⟨

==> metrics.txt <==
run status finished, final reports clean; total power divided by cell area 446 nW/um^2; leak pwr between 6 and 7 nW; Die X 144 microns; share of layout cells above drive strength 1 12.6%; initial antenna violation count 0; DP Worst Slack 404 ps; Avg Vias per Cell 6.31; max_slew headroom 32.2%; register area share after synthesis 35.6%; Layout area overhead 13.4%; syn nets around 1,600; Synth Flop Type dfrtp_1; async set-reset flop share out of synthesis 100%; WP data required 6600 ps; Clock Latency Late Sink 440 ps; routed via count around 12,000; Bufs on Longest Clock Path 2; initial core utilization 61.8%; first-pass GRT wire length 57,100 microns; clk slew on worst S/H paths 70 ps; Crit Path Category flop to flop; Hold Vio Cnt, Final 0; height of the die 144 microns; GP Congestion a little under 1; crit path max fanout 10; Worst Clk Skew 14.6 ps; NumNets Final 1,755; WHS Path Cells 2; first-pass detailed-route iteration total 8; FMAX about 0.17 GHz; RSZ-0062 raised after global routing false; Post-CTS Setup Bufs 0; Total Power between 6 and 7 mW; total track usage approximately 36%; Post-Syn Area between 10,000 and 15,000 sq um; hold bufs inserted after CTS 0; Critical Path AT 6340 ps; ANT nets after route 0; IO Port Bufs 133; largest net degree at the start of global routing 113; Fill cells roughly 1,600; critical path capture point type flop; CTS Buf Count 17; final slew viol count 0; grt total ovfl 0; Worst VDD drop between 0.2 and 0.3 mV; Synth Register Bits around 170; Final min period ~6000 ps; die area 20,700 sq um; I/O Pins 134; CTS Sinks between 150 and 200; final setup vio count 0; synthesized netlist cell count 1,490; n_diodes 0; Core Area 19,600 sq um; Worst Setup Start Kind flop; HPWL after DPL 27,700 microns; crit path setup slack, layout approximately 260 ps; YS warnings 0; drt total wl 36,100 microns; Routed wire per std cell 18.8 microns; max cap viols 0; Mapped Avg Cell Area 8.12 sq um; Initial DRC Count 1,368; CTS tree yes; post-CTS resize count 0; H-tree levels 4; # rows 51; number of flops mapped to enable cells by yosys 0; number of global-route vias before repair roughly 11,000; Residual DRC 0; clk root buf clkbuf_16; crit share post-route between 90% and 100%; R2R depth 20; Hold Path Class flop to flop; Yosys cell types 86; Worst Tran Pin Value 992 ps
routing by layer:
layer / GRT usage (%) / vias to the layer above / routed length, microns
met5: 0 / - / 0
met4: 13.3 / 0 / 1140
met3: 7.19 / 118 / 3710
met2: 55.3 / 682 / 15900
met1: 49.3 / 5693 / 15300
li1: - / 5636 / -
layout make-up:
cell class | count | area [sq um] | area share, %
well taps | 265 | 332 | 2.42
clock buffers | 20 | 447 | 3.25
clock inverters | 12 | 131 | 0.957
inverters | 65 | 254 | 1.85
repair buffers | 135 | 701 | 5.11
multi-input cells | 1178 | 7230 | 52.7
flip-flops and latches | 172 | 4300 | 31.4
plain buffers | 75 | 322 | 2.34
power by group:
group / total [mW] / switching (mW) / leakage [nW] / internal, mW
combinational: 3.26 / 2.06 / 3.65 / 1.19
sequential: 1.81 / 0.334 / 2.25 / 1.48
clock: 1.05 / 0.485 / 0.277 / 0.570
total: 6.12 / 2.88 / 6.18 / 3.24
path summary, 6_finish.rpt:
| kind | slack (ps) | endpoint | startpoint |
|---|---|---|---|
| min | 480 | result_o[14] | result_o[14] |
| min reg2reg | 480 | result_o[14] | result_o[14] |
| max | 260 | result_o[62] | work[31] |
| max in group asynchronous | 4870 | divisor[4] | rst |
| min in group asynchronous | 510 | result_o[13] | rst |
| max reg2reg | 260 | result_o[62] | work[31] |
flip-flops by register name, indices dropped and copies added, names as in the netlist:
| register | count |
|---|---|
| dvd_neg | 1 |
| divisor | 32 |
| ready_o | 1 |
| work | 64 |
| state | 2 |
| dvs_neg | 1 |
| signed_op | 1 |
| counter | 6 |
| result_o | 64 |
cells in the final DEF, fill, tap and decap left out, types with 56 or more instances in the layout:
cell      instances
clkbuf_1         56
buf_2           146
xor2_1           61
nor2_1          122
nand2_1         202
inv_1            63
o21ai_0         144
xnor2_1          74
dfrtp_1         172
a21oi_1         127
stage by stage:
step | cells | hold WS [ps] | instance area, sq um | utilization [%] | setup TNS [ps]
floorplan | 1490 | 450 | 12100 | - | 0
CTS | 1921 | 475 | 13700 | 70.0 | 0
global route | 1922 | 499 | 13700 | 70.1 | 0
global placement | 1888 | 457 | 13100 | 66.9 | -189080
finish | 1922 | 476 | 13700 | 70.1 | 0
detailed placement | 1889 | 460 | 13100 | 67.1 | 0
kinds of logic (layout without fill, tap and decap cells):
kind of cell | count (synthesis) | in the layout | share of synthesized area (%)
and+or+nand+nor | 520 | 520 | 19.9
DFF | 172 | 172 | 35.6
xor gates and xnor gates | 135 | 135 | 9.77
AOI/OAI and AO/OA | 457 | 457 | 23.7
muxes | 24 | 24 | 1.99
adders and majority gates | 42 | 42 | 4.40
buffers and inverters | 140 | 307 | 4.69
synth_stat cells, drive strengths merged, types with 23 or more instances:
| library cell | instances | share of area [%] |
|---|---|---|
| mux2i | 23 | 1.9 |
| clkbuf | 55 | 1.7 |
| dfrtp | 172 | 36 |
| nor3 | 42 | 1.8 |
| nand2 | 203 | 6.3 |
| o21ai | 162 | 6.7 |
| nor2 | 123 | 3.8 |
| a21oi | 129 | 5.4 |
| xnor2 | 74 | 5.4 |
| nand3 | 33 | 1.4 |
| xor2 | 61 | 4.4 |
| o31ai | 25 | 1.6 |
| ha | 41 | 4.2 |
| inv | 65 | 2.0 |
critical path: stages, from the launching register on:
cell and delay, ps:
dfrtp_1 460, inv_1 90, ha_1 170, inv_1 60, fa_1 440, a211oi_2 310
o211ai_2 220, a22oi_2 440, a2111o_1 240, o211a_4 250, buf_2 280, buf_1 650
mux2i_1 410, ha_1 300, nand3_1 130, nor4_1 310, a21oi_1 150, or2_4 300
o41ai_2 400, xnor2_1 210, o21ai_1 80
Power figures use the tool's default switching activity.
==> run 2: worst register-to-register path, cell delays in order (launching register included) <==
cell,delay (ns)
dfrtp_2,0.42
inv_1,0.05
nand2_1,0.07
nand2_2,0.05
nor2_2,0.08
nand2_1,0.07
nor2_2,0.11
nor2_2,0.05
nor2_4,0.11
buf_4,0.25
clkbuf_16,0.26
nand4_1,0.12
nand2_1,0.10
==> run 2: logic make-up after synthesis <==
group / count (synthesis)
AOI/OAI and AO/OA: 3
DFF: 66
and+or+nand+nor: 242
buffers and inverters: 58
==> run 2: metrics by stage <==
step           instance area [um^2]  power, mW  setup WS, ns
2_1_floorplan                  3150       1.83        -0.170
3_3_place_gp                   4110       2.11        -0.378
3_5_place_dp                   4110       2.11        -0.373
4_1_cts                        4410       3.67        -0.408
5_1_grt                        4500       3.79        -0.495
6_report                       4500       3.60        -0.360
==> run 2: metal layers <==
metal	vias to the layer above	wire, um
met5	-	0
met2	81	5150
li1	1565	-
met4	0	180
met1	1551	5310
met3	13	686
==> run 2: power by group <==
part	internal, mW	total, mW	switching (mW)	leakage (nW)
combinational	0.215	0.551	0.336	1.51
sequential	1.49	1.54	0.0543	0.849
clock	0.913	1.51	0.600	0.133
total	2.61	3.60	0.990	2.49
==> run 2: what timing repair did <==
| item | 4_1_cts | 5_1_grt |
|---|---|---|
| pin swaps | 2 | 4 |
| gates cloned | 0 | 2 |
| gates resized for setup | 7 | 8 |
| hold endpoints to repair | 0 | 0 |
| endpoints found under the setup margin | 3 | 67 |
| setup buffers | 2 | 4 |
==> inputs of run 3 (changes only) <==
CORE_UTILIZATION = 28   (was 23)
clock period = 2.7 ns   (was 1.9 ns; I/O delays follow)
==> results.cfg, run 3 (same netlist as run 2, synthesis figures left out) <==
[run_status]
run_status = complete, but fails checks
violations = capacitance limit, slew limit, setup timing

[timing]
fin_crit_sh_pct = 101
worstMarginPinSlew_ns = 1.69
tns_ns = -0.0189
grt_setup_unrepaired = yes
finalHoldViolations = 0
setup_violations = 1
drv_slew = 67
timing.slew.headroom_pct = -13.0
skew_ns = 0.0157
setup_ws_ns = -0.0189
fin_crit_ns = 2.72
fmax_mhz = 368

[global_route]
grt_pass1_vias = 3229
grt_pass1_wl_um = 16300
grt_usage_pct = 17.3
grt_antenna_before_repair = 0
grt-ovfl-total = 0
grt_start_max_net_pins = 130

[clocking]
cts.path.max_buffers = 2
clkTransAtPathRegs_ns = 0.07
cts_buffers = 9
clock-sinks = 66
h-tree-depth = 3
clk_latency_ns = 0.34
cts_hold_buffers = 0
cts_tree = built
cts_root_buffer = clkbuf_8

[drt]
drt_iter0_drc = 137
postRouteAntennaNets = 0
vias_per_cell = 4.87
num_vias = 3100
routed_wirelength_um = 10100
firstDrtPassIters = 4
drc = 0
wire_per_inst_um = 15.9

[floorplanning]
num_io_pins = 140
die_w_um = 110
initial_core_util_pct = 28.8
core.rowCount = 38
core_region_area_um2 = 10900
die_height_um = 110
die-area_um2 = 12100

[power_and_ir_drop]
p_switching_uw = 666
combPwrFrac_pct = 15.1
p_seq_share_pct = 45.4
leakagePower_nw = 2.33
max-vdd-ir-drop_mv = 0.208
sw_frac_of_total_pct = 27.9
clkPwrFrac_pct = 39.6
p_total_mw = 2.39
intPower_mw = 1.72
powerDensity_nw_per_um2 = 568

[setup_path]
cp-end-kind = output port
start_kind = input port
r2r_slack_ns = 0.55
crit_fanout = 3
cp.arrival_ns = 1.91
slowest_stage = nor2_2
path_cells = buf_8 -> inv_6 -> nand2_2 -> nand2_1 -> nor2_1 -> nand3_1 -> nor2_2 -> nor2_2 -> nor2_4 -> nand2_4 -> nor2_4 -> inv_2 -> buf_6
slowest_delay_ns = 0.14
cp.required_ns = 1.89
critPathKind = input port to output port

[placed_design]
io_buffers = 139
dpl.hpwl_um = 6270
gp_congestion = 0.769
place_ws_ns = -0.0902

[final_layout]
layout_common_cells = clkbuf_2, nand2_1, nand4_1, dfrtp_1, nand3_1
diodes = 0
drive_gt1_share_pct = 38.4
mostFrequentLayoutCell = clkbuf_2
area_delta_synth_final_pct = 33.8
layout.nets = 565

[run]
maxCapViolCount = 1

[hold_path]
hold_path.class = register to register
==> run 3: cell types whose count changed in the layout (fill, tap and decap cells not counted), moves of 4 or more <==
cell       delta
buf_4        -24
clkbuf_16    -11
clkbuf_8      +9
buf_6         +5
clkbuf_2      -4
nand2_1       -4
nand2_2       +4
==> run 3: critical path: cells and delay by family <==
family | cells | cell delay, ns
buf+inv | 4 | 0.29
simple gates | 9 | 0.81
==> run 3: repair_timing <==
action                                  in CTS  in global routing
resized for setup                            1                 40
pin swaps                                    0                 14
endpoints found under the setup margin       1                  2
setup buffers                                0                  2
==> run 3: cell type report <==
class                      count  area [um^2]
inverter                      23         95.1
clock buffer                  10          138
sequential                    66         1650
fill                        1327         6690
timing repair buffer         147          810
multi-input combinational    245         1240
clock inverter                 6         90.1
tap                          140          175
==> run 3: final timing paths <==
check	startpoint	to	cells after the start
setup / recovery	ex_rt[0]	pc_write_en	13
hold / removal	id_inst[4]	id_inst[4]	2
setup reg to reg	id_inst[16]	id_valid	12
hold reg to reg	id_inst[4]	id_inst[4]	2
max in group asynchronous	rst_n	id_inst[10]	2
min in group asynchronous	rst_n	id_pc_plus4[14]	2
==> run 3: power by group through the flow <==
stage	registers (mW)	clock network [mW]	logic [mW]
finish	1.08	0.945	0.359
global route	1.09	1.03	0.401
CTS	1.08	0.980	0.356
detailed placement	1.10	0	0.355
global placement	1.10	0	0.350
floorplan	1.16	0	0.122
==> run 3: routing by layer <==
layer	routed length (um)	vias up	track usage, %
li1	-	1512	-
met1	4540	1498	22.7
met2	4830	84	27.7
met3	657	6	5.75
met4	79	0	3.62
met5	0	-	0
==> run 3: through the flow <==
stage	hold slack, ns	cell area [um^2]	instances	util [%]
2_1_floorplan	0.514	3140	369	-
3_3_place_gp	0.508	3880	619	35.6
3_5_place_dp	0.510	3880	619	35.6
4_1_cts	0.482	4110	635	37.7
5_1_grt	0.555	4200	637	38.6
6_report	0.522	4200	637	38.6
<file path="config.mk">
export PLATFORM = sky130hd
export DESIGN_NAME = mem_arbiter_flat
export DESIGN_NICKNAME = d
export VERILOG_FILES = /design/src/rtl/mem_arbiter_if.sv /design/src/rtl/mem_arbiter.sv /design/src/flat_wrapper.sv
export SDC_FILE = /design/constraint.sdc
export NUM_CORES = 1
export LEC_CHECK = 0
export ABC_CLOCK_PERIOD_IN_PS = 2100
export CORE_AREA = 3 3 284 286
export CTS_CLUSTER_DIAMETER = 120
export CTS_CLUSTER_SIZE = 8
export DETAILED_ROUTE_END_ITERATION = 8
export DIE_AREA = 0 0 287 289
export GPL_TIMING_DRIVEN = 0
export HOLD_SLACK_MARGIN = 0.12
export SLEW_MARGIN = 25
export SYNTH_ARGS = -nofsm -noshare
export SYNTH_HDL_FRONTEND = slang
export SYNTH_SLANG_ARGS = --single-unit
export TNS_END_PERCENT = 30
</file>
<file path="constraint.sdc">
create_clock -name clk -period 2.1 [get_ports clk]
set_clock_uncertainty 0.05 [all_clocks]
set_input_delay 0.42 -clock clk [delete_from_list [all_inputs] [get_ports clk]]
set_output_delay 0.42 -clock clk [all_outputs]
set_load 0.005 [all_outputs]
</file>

⟩
⟨

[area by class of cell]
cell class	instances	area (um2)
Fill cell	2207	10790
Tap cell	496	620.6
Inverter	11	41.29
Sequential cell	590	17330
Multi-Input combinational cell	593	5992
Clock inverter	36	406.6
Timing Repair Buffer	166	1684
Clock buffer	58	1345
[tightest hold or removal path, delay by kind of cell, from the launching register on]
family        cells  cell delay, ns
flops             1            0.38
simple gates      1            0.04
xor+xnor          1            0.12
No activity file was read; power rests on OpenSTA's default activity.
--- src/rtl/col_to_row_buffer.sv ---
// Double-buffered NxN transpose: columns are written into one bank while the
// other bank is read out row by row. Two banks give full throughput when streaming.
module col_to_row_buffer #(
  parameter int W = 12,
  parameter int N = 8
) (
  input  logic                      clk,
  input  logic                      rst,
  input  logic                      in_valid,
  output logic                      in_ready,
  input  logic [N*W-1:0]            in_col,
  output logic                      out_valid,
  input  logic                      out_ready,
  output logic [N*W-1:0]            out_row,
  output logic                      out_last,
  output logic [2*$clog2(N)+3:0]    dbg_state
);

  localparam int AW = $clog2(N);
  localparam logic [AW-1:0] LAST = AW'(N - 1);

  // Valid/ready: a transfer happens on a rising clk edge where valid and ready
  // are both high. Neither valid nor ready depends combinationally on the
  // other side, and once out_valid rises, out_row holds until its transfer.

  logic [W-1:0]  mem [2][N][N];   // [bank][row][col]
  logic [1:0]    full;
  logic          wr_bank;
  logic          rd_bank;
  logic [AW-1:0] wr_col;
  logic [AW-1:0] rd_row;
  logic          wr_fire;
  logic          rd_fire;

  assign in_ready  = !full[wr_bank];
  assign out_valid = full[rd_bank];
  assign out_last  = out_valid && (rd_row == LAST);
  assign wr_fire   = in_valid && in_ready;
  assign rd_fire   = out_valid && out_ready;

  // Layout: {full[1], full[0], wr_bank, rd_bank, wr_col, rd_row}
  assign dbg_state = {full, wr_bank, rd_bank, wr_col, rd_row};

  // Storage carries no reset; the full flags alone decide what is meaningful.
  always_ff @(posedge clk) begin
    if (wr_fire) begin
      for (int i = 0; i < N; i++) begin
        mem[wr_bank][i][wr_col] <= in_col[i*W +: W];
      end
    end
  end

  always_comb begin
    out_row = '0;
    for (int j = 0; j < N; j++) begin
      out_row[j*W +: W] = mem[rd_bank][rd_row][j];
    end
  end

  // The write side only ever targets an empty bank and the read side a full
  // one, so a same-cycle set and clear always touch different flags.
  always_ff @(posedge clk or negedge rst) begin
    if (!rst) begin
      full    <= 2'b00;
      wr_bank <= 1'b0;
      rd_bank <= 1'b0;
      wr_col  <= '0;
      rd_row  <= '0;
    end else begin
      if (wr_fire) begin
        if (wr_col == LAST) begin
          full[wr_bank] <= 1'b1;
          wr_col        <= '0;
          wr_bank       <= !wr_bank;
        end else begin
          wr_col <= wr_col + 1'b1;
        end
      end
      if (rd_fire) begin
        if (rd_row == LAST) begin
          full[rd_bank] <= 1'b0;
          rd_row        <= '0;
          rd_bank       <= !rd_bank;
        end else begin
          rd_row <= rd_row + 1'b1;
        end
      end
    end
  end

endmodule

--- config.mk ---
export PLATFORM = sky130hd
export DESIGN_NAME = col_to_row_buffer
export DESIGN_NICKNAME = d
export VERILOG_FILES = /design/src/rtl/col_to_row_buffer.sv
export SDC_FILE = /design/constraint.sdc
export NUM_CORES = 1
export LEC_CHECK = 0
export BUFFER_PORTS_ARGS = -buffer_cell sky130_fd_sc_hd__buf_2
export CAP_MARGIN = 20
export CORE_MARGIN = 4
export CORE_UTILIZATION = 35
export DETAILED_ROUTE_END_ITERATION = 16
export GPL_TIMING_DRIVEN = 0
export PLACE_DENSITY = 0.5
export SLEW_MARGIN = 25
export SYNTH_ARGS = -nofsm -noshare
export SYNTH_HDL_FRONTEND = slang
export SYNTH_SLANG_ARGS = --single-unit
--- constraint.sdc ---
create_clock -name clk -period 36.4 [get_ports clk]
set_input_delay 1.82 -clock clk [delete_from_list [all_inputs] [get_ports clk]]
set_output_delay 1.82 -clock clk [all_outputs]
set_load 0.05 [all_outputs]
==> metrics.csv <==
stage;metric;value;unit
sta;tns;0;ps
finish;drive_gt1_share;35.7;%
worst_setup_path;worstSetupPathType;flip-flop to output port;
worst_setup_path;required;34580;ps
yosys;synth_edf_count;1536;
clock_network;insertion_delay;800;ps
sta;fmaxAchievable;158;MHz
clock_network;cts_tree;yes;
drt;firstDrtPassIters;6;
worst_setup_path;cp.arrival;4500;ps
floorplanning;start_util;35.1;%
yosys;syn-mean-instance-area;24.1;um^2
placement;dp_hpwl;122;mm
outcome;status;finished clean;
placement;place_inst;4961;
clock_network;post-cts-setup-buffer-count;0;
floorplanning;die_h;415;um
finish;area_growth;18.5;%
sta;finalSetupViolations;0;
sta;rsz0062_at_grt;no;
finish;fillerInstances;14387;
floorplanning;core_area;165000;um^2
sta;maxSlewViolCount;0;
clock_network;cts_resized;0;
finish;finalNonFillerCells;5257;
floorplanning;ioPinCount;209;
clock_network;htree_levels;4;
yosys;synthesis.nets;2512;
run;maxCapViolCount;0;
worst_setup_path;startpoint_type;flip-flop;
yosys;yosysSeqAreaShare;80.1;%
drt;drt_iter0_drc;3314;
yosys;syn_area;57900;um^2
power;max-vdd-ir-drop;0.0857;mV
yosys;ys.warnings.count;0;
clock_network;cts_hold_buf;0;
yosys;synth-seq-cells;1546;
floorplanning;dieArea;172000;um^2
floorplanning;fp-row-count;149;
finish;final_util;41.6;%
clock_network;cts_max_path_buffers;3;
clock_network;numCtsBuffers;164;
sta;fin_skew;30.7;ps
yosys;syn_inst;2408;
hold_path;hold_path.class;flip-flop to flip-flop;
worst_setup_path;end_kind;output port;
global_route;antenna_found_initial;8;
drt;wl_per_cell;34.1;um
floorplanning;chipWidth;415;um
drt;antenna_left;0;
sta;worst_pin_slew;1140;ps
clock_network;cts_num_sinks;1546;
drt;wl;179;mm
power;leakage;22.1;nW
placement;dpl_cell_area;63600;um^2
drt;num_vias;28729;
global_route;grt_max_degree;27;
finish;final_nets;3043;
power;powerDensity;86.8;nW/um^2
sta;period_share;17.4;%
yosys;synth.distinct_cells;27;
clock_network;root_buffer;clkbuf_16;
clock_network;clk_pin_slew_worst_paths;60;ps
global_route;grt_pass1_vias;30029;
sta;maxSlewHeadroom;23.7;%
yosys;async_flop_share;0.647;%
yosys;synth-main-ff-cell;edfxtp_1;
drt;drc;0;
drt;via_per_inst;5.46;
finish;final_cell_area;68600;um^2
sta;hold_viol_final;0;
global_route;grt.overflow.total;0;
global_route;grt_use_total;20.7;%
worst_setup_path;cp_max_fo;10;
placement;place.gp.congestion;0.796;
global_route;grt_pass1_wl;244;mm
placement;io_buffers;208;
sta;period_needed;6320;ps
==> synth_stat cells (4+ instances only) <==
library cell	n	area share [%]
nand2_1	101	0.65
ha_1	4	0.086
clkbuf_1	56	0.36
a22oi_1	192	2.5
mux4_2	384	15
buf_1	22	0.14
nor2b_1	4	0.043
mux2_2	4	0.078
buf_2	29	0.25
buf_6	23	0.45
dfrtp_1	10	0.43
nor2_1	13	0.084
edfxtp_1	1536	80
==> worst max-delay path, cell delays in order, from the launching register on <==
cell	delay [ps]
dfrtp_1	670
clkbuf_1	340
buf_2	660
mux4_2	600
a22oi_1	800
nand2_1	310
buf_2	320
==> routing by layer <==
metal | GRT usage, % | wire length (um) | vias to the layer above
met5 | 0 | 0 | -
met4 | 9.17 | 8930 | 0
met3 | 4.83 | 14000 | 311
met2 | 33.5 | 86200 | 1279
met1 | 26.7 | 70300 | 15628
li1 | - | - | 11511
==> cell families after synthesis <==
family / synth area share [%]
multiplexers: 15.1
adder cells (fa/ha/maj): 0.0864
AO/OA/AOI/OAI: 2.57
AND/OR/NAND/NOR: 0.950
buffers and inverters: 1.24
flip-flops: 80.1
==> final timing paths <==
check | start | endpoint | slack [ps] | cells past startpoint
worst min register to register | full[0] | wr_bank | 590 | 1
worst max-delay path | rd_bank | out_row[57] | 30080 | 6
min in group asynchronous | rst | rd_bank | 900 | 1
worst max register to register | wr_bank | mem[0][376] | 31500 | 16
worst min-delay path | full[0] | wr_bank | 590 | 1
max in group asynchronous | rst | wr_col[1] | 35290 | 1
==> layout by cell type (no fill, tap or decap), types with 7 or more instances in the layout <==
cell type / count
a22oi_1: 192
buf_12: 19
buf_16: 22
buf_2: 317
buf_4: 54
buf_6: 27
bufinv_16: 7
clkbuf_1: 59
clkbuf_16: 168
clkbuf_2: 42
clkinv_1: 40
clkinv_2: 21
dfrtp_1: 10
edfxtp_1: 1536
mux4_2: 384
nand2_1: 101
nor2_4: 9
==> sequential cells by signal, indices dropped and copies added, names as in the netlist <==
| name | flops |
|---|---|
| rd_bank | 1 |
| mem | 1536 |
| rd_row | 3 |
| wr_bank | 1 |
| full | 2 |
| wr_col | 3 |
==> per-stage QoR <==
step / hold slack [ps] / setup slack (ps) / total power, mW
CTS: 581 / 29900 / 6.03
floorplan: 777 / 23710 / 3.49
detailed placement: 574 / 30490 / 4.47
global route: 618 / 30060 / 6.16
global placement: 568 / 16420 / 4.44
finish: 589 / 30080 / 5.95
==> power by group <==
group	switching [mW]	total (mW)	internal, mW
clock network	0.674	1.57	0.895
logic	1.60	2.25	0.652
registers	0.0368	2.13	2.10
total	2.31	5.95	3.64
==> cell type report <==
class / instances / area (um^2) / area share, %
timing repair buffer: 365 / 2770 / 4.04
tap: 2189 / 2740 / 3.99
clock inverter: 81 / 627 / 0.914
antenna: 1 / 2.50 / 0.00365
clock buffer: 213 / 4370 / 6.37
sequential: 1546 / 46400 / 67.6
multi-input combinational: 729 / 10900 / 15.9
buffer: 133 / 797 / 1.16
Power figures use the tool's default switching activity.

⟩

Task details » What you return must be the lines above that run from the line with "[setup_path]" to the line with "slowest_delay_ns = 0.14", inclusive, each copied exactly.

Response to the task »
[setup_path]
cp-end-kind = output port
start_kind = input port
r2r_slack_ns = 0.55
crit_fanout = 3
cp.arrival_ns = 1.91
slowest_stage = nor2_2
path_cells = buf_8 -> inv_6 -> nand2_2 -> nand2_1 -> nor2_1 -> nand3_1 -> nor2_2 -> nor2_2 -> nor2_4 -> nand2_4 -> nor2_4 -> inv_2 -> buf_6
slowest_delay_ns = 0.14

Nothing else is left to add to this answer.